Riggs promptly published his findings and announced that “brontosaurus” (lowercased “b”) would forever only be used colloquially to describe Apatosaurus.

Oh, the shame!  The infamy!

The… wait… That was 1903?

Turns out out Riggs published to a far less-known scientific rag than Marsh and the information remained locked away in the most anal of scientific circles.  As such, for the better part of a century, Brontosaurus was featured in museums, schools, television, and used in advertising and logos.

l104336-03022004-880

The name was not even strictly removed from the records of paleontology until 1974.  By then, the damage was done and we all knew that if it had a long neck and impressive tail it was either Audrey Hepburn or a Brontosaurus.

This lax correction period came to a head in 1989 when the U.S. Postal Service issued a set of stamps featuring Tyrannosaurus, Stegosaurus, Pteranodon (misspelled “Pteradon” and, fun fact: NOT A DINOSAUR!  Actually a flying reptile.  Whoops.) and Brontosaurus.  Cue the shitstorm.  Formal complaints were lodged claiming that the U.S. Postal Service was “fostering scientific illiteracy.”  The Postal Service claimed they used the name because it was better known.

Since then, most sources have changed all references to Brontosaurus to Apatosaurus.  Mind you, nobody told me until I was old enough to drink.  I’m really noticing that mine is one of the last generations to really go hog wild on dinosaurs in general.  I guess once Pokemon and Hanna Montana showed up, kids have had better things to waste their time on but as a youth I remember not being able to swing a dead cat over my head without hitting some kind of dinosaur merchandise.

Things are grim all over but don’t worry: Mr. Franken will protect you and I’ve personally taken it upon myself to rekindle the youth population’s interest in dinosaurs the way I do everything: insidiously.
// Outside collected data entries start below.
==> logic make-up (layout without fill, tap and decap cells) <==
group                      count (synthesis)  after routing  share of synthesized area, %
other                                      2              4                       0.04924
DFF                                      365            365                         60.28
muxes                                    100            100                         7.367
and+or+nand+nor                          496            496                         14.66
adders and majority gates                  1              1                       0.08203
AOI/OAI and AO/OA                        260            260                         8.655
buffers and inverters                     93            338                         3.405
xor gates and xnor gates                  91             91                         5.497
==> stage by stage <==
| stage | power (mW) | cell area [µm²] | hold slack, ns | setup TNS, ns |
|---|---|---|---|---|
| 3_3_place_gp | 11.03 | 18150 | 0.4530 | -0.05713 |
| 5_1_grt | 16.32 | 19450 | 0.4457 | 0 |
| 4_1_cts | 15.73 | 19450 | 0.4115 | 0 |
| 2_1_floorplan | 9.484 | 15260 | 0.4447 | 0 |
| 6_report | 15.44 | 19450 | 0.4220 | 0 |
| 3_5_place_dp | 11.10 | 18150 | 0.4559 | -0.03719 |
--- src/rtl/rs_age_select.sv ---
// rtl/rs_age_select.sv - oldest-first issue selector for one reservation station
// Optional simulation checks: define RS_AGE_SELECT_ASSERT_EN.
module rs_age_select #(
  parameter int ENTRIES = 8,
  parameter int IDX_W   = $clog2(ENTRIES)
) (
  input  logic               clk,
  input  logic               rst,
  input  logic               flush,
  input  logic               alloc_valid,
  input  logic [IDX_W-1:0]   alloc_idx,
  input  logic [ENTRIES-1:0] ready_mask,
  input  logic               issue_ready,
  output logic               issue_valid,
  output logic [IDX_W-1:0]   issue_idx,
  output logic [ENTRIES-1:0] entry_valid,
  output logic [IDX_W:0]     count,
  output logic               full,
  output logic               empty
);

  // age[i][j] = 1 means entry i was allocated before entry j
  logic [ENTRIES-1:0] age [ENTRIES];

  logic               fire;
  logic [ENTRIES-1:0] fire_mask;
  logic [ENTRIES-1:0] alloc_mask;
  logic [ENTRIES-1:0] live_after_free;
  logic [ENTRIES-1:0] elig;
  logic [ENTRIES-1:0] sel;
  logic [IDX_W-1:0]   sel_idx;
  logic               sel_any;
  logic               blocked;

  assign fire = issue_valid & issue_ready;

  always_comb begin
    fire_mask  = '0;
    alloc_mask = '0;
    if (fire)        fire_mask[issue_idx]  = 1'b1;
    if (alloc_valid) alloc_mask[alloc_idx] = 1'b1;
  end

  assign live_after_free = entry_valid & ~fire_mask;
  assign elig            = entry_valid & ready_mask & ~fire_mask;

  // An eligible entry wins when no other eligible entry is older than it.
  always_comb begin
    sel     = '0;
    sel_idx = '0;
    blocked = 1'b0;
    for (int i = 0; i < ENTRIES; i++) begin
      blocked = 1'b0;
      for (int j = 0; j < ENTRIES; j++) begin
        if (elig[j] && age[j][i]) blocked = 1'b1;
      end
      sel[i] = elig[i] & ~blocked;
      if (sel[i]) sel_idx = IDX_W'(i);
    end
  end

  assign sel_any = |sel;
  assign full    = (count == (IDX_W+1)'(ENTRIES));
  assign empty   = (count == '0);

  always_ff @(posedge clk) begin
    if (rst || flush) begin
      entry_valid <= '0;
      count       <= '0;
      issue_valid <= 1'b0;
      issue_idx   <= '0;
      for (int i = 0; i < ENTRIES; i++) age[i] <= '0;
    end else begin
      entry_valid <= live_after_free | alloc_mask;
      count       <= count + (IDX_W+1)'(alloc_valid) - (IDX_W+1)'(fire);
      if (alloc_valid) begin
        for (int i = 0; i < ENTRIES; i++) age[i][alloc_idx] <= live_after_free[i];
        age[alloc_idx] <= '0;
      end
      // A stalled grant holds; the held entry is never re-picked.
      if (!issue_valid || issue_ready) begin
        issue_valid <= sel_any;
        issue_idx   <= sel_idx;
      end
    end
  end

`ifdef RS_AGE_SELECT_ASSERT_EN
  logic             stalled_q;
  logic [IDX_W-1:0] stalled_idx_q;

  always_ff @(posedge clk) begin
    stalled_q     <= !rst && !flush && issue_valid && !issue_ready;
    stalled_idx_q <= issue_idx;
    if (!rst) begin
      assert (!(alloc_valid && live_after_free[alloc_idx]))
        else $error("rs_age_select: alloc to live non-firing entry %0d", alloc_idx);
      assert (!(alloc_valid && full && !fire))
        else $error("rs_age_select: alloc while full");
      assert (!stalled_q || (issue_valid && issue_idx == stalled_idx_q))
        else $error("rs_age_select: grant changed while stalled");
      assert (!issue_valid || entry_valid[issue_idx])
        else $error("rs_age_select: grant on non-live entry %0d", issue_idx);
      assert (count == (IDX_W+1)'($countones(entry_valid)))
        else $error("rs_age_select: count does not match live mask");
    end
  end
`endif

endmodule
--- config.mk ---
export PLATFORM = sky130hd
export DESIGN_NAME = rs_age_select
export DESIGN_NICKNAME = d
export VERILOG_FILES = /design/src/rtl/rs_age_select.sv
export SDC_FILE = /design/constraint.sdc
export NUM_CORES = 1
export LEC_CHECK = 0
export ABC_CLOCK_PERIOD_IN_PS = 5100
export CAP_MARGIN = 0
export CELL_PAD_IN_SITES_DETAIL_PLACEMENT = 1
export CELL_PAD_IN_SITES_GLOBAL_PLACEMENT = 1
export CORE_UTILIZATION = 35
export DETAILED_ROUTE_END_ITERATION = 8
export PLACE_DENSITY = 0.72
export SLEW_MARGIN = 5
export SYNTH_ARGS = -nofsm -noshare
export SYNTH_HDL_FRONTEND = slang
export SYNTH_SLANG_ARGS = --single-unit
export TNS_END_PERCENT = 1
--- constraint.sdc ---
create_clock -name clk -period 5.1 [get_ports clk]
set_input_delay 1.275 -clock clk [delete_from_list [all_inputs] [get_ports clk]]
set_output_delay 1.275 -clock clk [all_outputs]
set_load 0.02 [all_outputs]
==> results of run 1 <==
power by group through the flow:
stage	logic [mW]	clock network, mW	registers [mW]
after CTS	0.0775	0.501	0.630
after global routing	0.0839	0.526	0.631
after global placement	0.0762	0	0.645
after floorplan	0.0358	0	0.647
final	0.0778	0.496	0.630
after detailed placement	0.0773	0	0.645
sequential cells by signal, summed over array words and instances (netlist names):
| name | count |
|---|---|
| age | 64 |
| entry_valid | 8 |
| count | 4 |
| issue_idx | 3 |
| issue_valid | 1 |
cells in the final DEF, fill, tap and decap left out, types with 4 or more instances in the layout:
cell	instances
nand4_1	4
o2111ai_1	4
o21ai_0	9
a21oi_1	66
nor3_1	4
dfxtp_1	80
nand2_1	74
nor2b_1	4
inv_1	12
a32oi_1	5
nand3_1	54
a31oi_1	9
o211a_1	4
clkdlybuf4s50_1	33
and3_1	12
clkbuf_8	11
a21boi_1	4
and2_1	5
a2111oi_0	6
buf_4	7
ha_1	6
nor2_1	40
layout make-up:
class | count | area [µm²]
fillers | 1257 | 5950
multi-input cells | 350 | 1970
flip-flops and latches | 80 | 1600
repair buffers | 40 | 383
well taps | 136 | 170
clock buffers | 11 | 151
clock inverters | 5 | 55.1
inverters | 12 | 45.0
worst max-delay path by stage:
stage / from / end / slack (ns)
final: issue_ready / issue_idx[0] / 1.42
after global routing: issue_ready / issue_idx[0] / 1.27
after CTS: issue_ready / issue_idx[0] / 1.48
after detailed placement: issue_ready / issue_idx[0] / 1.09
after global placement: issue_ready / issue_idx[0] / 1.20
after floorplan: issue_ready / issue_idx[0] / 2.14
worst max-delay path, delay by kind of cell:
kind	cells	cell delay (ns)
buf+inv	1	0.60
compound gates	3	0.84
simple gates	4	1.26
per-layer routing:
| layer | part of all wire, % | vias up | wire length, µm |
|---|---|---|---|
| met2 | 47 | 89 | 6110 |
| met5 | 0 | - | 0 |
| met4 | 1.8 | 0 | 235 |
| li1 | - | 1718 | - |
| met1 | 47 | 1762 | 6100 |
| met3 | 4.5 | 21 | 589 |
cell families (layout without fill, tap and decap cells):
group | after synthesis | in the layout | synth area share [%]
flops | 80 | 80 | 43.1
compound gates | 127 | 127 | 22.0
buf+inv | 44 | 68 | 4.65
simple gates | 214 | 214 | 27.2
fa+ha+maj | 7 | 7 | 2.56
xor+xnor | 2 | 2 | 0.472
stage by stage:
step / instances / setup slack (ns)
after global routing: 634 / 1.27
final: 634 / 1.42
after floorplan: 474 / 2.14
after global placement: 618 / 1.20
after detailed placement: 618 / 1.09
after CTS: 634 / 1.48
==> summary.txt, run 1 <==
Run status
  – Status: finished, final reports clean

Drt
  – Drt wl/cell: between 20 and 25 µm
  – Routed WL: about 13,000 µm
  – Via-to-Cell Ratio: 5.66
  – Antenna Nets Post-Route: 0
  – Initial DRC count: 261
  – Via count: 3,590
  – DRC viols: 0
  – Drt first pass iters: 5

Clock tree
  – Setup bufs post-CTS: 0
  – Worst-path clk slew: 0.08 ns
  – Root buffer cell: clkbuf_8
  – Hold buffer count at cts: 0
  – Clock Latency Late Sink: between 0.3 and 0.4 ns
  – Cts bufs inserted: 9
  – Post_cts resized: 0
  – TritonCTS clock tree: done
  – CTS max path bufs: 2
  – H-Tree Depth: 3
  – Clk sinks: 80

Synthesis
  – Post-synth ARST share: 0%
  – Synth area leader: dfxtp_1
  – Yosys Warn Count: 0
  – Top_reg_cell synth: dfxtp_1
  – Number of synthesized flops with an enable pin: 0
  – Netlist cell types: 51
  – Top post-synthesis cells by count: dfxtp_1, nand2_1, a21oi_1
  – Netlist Area Pre-Place: between 3000 and 4000 µm²
  – Area contributors post-synth: dfxtp_1, a21oi_1, nand2_1, nand3_1, nor2_1
  – Synthesized flop and latch total: 80
  – Most common cell in the synthesized netlist: dfxtp_1
  – Cells after Synth: 474
  – Syn nets: between 400 and 500
  – Syn Area/Cell: a little under 8 µm²
  – Post-synth top area share: 43.1%
  – Seq/Total Area, Yosys: a little over two fifths

Timing
  – Post-Route Skew: about 0.0055 ns
  – Final Hold Vio Count: 0
  – TNS Setup: 0 ns
  – Slew Limit Fails: 0
  – RSZ-0062 raised after global routing: no
  – Worst hold slack: between 0.4 and 0.5 ns
  – Normalized max-slew margin: 32.8%
  – Min Clock Period, post-route: 3.68 ns
  – Fmax: 0.272 GHz
  – Tightest Pin Transition: roughly 1.0 ns
  – Part of the cycle the worst path needs: 72.2%
  – Final setup vio count: 0

Critical path
  – Cell Chain, Critical Path: clkdlybuf4s50_1 > and3_1 > a21oi_1 > and3_1 > nor4_2 > nand2_1 > a311o_1 > a21oi_1
  – Worst flop-to-flop path startpoint: issue_valid
  – CP endpoint kind: flip-flop
  – CP max FO: 16
  – Startpoint Class: input pin
  – Reg2reg end: issue_idx[0]
  – Worst R2R Path Depth: 7
  – CP Class: in2reg
  – Reg2reg setup slack: 2.46 ns
  – Crit-path slowest cell: clkdlybuf4s50_1
  – Worst stage delay on the critical path: 0.60 ns
  – Critical Path RT: 5.41 ns
  – Critical Path AT: 3.99 ns

Worst hold path
  – Worst Hold End: age[6][2]
  – Worst hold path startpoint: age[6][2]
  – Hold crit path type: reg2reg
  – Hold path depth: 2

Placed design
  – I/O Buffers: 33
  – Placer Congestion: 0.915
  – Dpl cell area: 4170 µm²
  – Dpl hpwl: approximately 9400 µm

Power
  – Clk pwr share: 41.2%
  – Power Total: between 1 and 1.5 mW
  – P_int: between 0.9 and 1 mW
  – Sequential power share: 52.3%
  – Psw: about 0.30 mW
  – Net Sw Frac: 24.7%
  – Logic pwr share: 6.5%
  – LEAKAGE: 1.54 nW
  – Peak supply drop: 111 µV
  – Power per cell area: 275 nW/µm²

Finish
  – Layout Utilization: 42.4%
  – Layout cell share with drive strength beyond 1: 6.63%
  – # diodes: 0
  – Post-route cell area: 4370 µm²
  – Final #Nets: approximately 520
  – Area grow syn2layout: 17.8%

Floorplanning
  – Die W: approximately 110 µm
  – Core area: ~10,000 µm²
  – Initial Utilization: 36.0%
  – Die area: 11,000 µm²
  – Vert. Die Dim: 105 µm
  – Top Ports: 34
  – Rows: 37

Global route
  – Met3 GRT Util: 3.93%
  – First-pass GRT wire length: around 21,000 µm
  – Layer with the highest usage: met2
  – Total GRT Usage: around a quarter
  – Total global routing overflow: 0
  – Initial antenna violation count: 0
  – Global-route track usage on met1: 33.2%
  – Met2 GRT Util: 40.8%
  – Largest net degree at the start of global routing: 26
  – Vias in the first global route: 3,588

Flow run
  – Max-capacitance violation count: 0
Note: power is estimated with default switching activity, not from simulation.
==> run 2: changes to the inputs <==
- ABC_CLOCK_PERIOD_IN_PS: 5100 -> 3800
- clock period: 5.1 -> 3.8 ns (I/O delays scaled with it)
==> run 2 against run 1 <==
Combinational power grew 38%. Register-to-register slack lost 1.3 ns. Die area is the same. Critical path depth is the same. Power grew 36%. Clock skew grew 0.014 ns. Hold slack lost 0.0057 ns. Sequential power grew 34%. Via count grew 2.1%. Critical path type unchanged.
==> summary.txt, run 2 (same netlist as run 1, synthesis figures left out) <==
Clock tree
  – Worst-path clk slew: 0.10 ns (was 0.08 ns)
  – Post_cts resized: 0 (unchanged)
  – H-Tree Depth: 3 (unchanged)
  – Clk sinks: 80 (unchanged)
  – Setup bufs post-CTS: 0 (unchanged)
  – Root buffer cell: clkbuf_8 (unchanged)
  – Cts bufs inserted: 9 (unchanged)
  – TritonCTS clock tree: done (unchanged)
  – Hold buffer count at cts: 0 (unchanged)
  – CTS max path bufs: 2 (unchanged)
  – Clock Latency Late Sink: 0.39 ns (was 0.37 ns)

Finish
  – Area grow syn2layout: 19.1% (was 17.8%)
  – Biggest regs: age: 64 flops, entry_valid: 8 flops, count: 4 flops (unchanged)
  – # diodes: 0 (unchanged)
  – Most flop-heavy register: age (unchanged)
  – Max reg flops: 64 (unchanged)
  – Commonest cells after routing, fill and taps aside: dfxtp_1, nand2_1, a21oi_1, nand3_1, nor2_1 (unchanged)
  – Final #Nets: 524 (was 516)
  – Layout cell share with drive strength beyond 1: 7.91% (was 6.63%)
  – Cell Count, Final, Fillers Out: 642 (was 634)
  – Commonest non-fill, non-tap cell in the layout: dfxtp_1 (unchanged)
  – Post-route cell area: 4420 µm² (was 4370 µm²)

Global route
  – Total GRT Usage: 25.5% (was 24.7%)
  – Vias in the first global route: 3,790 (was 3,588)
  – Largest net degree at the start of global routing: 33 (was 26)
  – Total global routing overflow: 0 (unchanged)
  – First-pass GRT wire length: 21,100 µm (was 20,700 µm)
  – Initial antenna violation count: 0 (unchanged)

Placed design
  – Placer Congestion: 0.904 (was 0.915)
  – Dpl cells: 626 (was 618)
  – Dpl cell area: 4220 µm² (was 4170 µm²)
  – Dpl hpwl: 9560 µm (was 9430 µm)
  – I/O Buffers: 33 (unchanged)

Drt
  – Routed WL: 13,300 µm (was 13,000 µm)
  – Antenna Nets Post-Route: 0 (unchanged)
  – Via count: 3,666 (was 3,590)
  – Via-to-Cell Ratio: 5.71 (was 5.66)
  – Drt first pass iters: 4 (was 5)
  – DRC viols: 0 (unchanged)
  – Initial DRC count: 192 (was 261)
  – Drt wl/cell: 20.8 µm (was 20.5 µm)

Power
  – Power per cell area: 370 nW/µm² (was 275 nW/µm²)
  – Peak supply drop: 194 µV (was 111 µV)
  – LEAKAGE: 1.58 nW (was 1.54 nW)

Critical path
  – Critical Path AT: 3.69 ns (was 3.99 ns)
  – Startpoint Class: input pin (unchanged)
  – CP Class: in2reg (unchanged)
  – CP max FO: 16 (unchanged)
  – Critical Path RT: 4.12 ns (was 5.41 ns)
  – CP endpoint kind: flip-flop (unchanged)

Timing
  – Slew Limit Fails: 0 (unchanged)
  – Final Hold Vio Count: 0 (unchanged)
  – Part of the cycle the worst path needs: 88.5%
  – Tightest Pin Transition: 0.920 ns (was 1.00 ns)
  – RSZ-0062 raised after global routing: no (unchanged)
  – Post-Route Skew: 0.0192 ns (was 0.00555 ns)
  – Final setup vio count: 0 (unchanged)
  – TNS Setup: 0 ns (unchanged)
  – Fmax: 0.297 GHz
  – Min Clock Period, post-route: 3.36 ns
  – Normalized max-slew margin: 38.5% (was 32.8%)

Floorplanning
  – Die W: 105 µm (unchanged)
  – Initial Utilization: 36.0% (unchanged)
  – Top Ports: 34 (unchanged)
  – Vert. Die Dim: 105 µm (unchanged)
  – Core area: 10,300 µm² (unchanged)
  – Die area: 11,000 µm² (unchanged)
  – Rows: 37 (unchanged)

Flow run
  – Max-capacitance violation count: 0 (unchanged)

Run status
  – Status: finished, final reports clean (unchanged)

Worst hold path
  – Hold crit path type: reg2reg (unchanged)
## run 2: worst paths after layout
| kind | from | end | slack, ns | depth (start not counted) |
|---|---|---|---|---|
| max reg2reg | issue_valid | issue_idx[0] | 1.16 | 7 |
| min | age[7][7] | age[7][7] | 0.46 | 2 |
| max | issue_ready | issue_idx[0] | 0.44 | 8 |
| min reg2reg | age[7][7] | age[7][7] | 0.46 | 2 |
## run 2: critical path, stage by stage
cell             delay [ns]
clkdlybuf4s50_1        0.62
and3_1                 0.57
a21oi_1                0.15
a2111oi_0              0.53
nand4_1                0.22
nor2b_1                0.18
a311o_1                0.31
a21oi_1                0.14
## run 2: layout make-up
| cell class | instances | area, µm² |
|---|---|---|
| Clock buffer | 11 | 141 |
| Sequential cell | 80 | 1600 |
| Multi-Input combinational cell | 350 | 1960 |
| Fill cell | 1264 | 5900 |
| Inverter | 12 | 45.0 |
| Tap cell | 136 | 170 |
| Timing Repair Buffer | 48 | 443 |
| Clock inverter | 5 | 63.8 |
## run 2: stage by stage
stage	worst slack [ns]	hold slack, ns	utilization, %	total power, mW
4_1_cts	0.500	0.456	42.9	1.64
5_1_grt	0.362	0.481	42.9	1.68
6_report	0.437	0.456	42.9	1.64
3_5_place_dp	0.117	0.443	40.9	0.972
3_3_place_gp	0.303	0.440	40.9	0.970
2_1_floorplan	1.17	0.416	-	0.917
## run 2: metal layers
metal / wire [µm] / track usage (%)
met1: 6130 / 32.8
met2: 6260 / 41.5
met3: 525 / 4.37
met4: 424 / 11.9
met5: 0 / 0
## run 2: power breakdown
part | total, mW | switching, mW | internal, mW | leakage, nW
Clock | 0.685 | 0.359 | 0.327 | 0.100
Combinational | 0.107 | 0.0665 | 0.0403 | 0.833
Sequential | 0.846 | 0.00465 | 0.841 | 0.645
==> RTL change (config.mk and constraints of run 2) <==
Set the parameter `ENTRIES` to 4 (it was 8).
--- a/src/rtl/rs_age_select.sv
+++ b/src/rtl/rs_age_select.sv
@@ -1,7 +1,7 @@
 // rtl/rs_age_select.sv - oldest-first issue selector for one reservation station
 // Optional simulation checks: define RS_AGE_SELECT_ASSERT_EN.
 module rs_age_select #(
-  parameter int ENTRIES = 8,
+  parameter int ENTRIES = 4,
   parameter int IDX_W   = $clog2(ENTRIES)
 ) (
   input  logic               clk,
Ports: changed (5 resized); port bits go from 34 to 23. The function was not compared with the original's and may differ.
==> RTL change against run 2 <==
Worst setup slack gained 0.65 ns; synthesized area is 66% lower; power down 71%; synthesized cell count down 69%; non-clock buffer count is 26 lower; routed wire length decreased by 74%; sequential cell count down 54; largest power group unchanged; design area decreased by 65%.
==> RTL change: results <==
[run_status]
status = "finished clean"

[final_layout]
clkbuf_count = 4
clk_share_pct = 2.356
drive_above_1_share_pct = 5.325
seq_share_pct = 33.79
signal_buffers = 22
fin_nets = 184
fill_cells = 419
reg_top3 = "age x16, entry_valid x4, count x3"
syn2layout_area_growth_pct = 23.72

[place]
routabilityCongestion = 0.8389
dp_slack_ns = 0.7093
portBuffers = 22
placed_area_mm2 = 0.001504

[synth]
syn-num-nets = 162
ys_seq_area_share_pct = 41.81
avgSynthCellArea_um2 = 8.412
syn_inst = 148
yosys-top-cells-area = "dfxtp_1 42%, nor2_1 6.6%, nand2_1 4.5%"
yosysUniqueCellTypes = 38

[global_routing]
use_met3_pct = 2.941
met2_usage_pct = 33.18
track_usage_pct = 20.24
grt_pass1_wl_mm = 5.451

[hold_path]
min-delay-start = "age[0][0]$_SDFFE_PP0P_"

[worst_setup_path]
reg2reg_to = "count[2]$_SDFF_PP0_"
cp_top_family = "adder cells"
slowest_delay_ns = 0.53

[routing]
viasPerCell = 5.456
wl_met3_um = 98
wl_met1_mm = 1.632
wl_mm = 3.461
vias = 1173

[cts]
cts.sinks = 26
htree_levels = 1
path_clk_slew_ns = 0.14
cts_buffers = 3

[power_and_ir_drop]
intPower_mw = 0.3583
p_clk_mw = 0.140
[RTL change: cell count changes after synthesis, moves of 6 or more]
cell and delta:
nand3_1 -49, a31oi_1 -8, clkbuf_1 -21, a2111oi_0 -6, nor2_1 -19, dfxtp_1 -54
nand2_1 -59, and3_1 -6, a21oi_1 -59
[RTL change: kinds of logic (layout without fill, tap and decap cells)]
kind of cell / Yosys count / in the layout / share of synthesized area (%)
flops: 26 / 26 / 41.81
compound gates: 30 / 30 / 16.68
fa+ha+maj: 3 / 3 / 3.618
xor+xnor: 2 / 2 / 1.407
buf+inv: 12 / 33 / 3.619
simple gates: 75 / 75 / 32.86
[RTL change: worst reg2reg max path: stages (launching register included)]
cell and delay [ns]:
dfxtp_1 0.41, and2_1 0.17, ha_1 0.27, inv_1 0.04, ha_1 0.18, fa_1 0.37
xnor2_1 0.18, xnor2_1 0.14, nor2_1 0.05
Two of my friends’ kids have already received dinosaur toys for birthdays.  Ho ho ho, we may have lost the Brontosaurus, but we haven’t lost the war, my friends.  No sir.

And now: ANESTHETIZE!

-end-


One Response to “There was no such thing as a Brontosaurus.”

  1. It’s not fair!! Germany get free health care and Dinosaurs.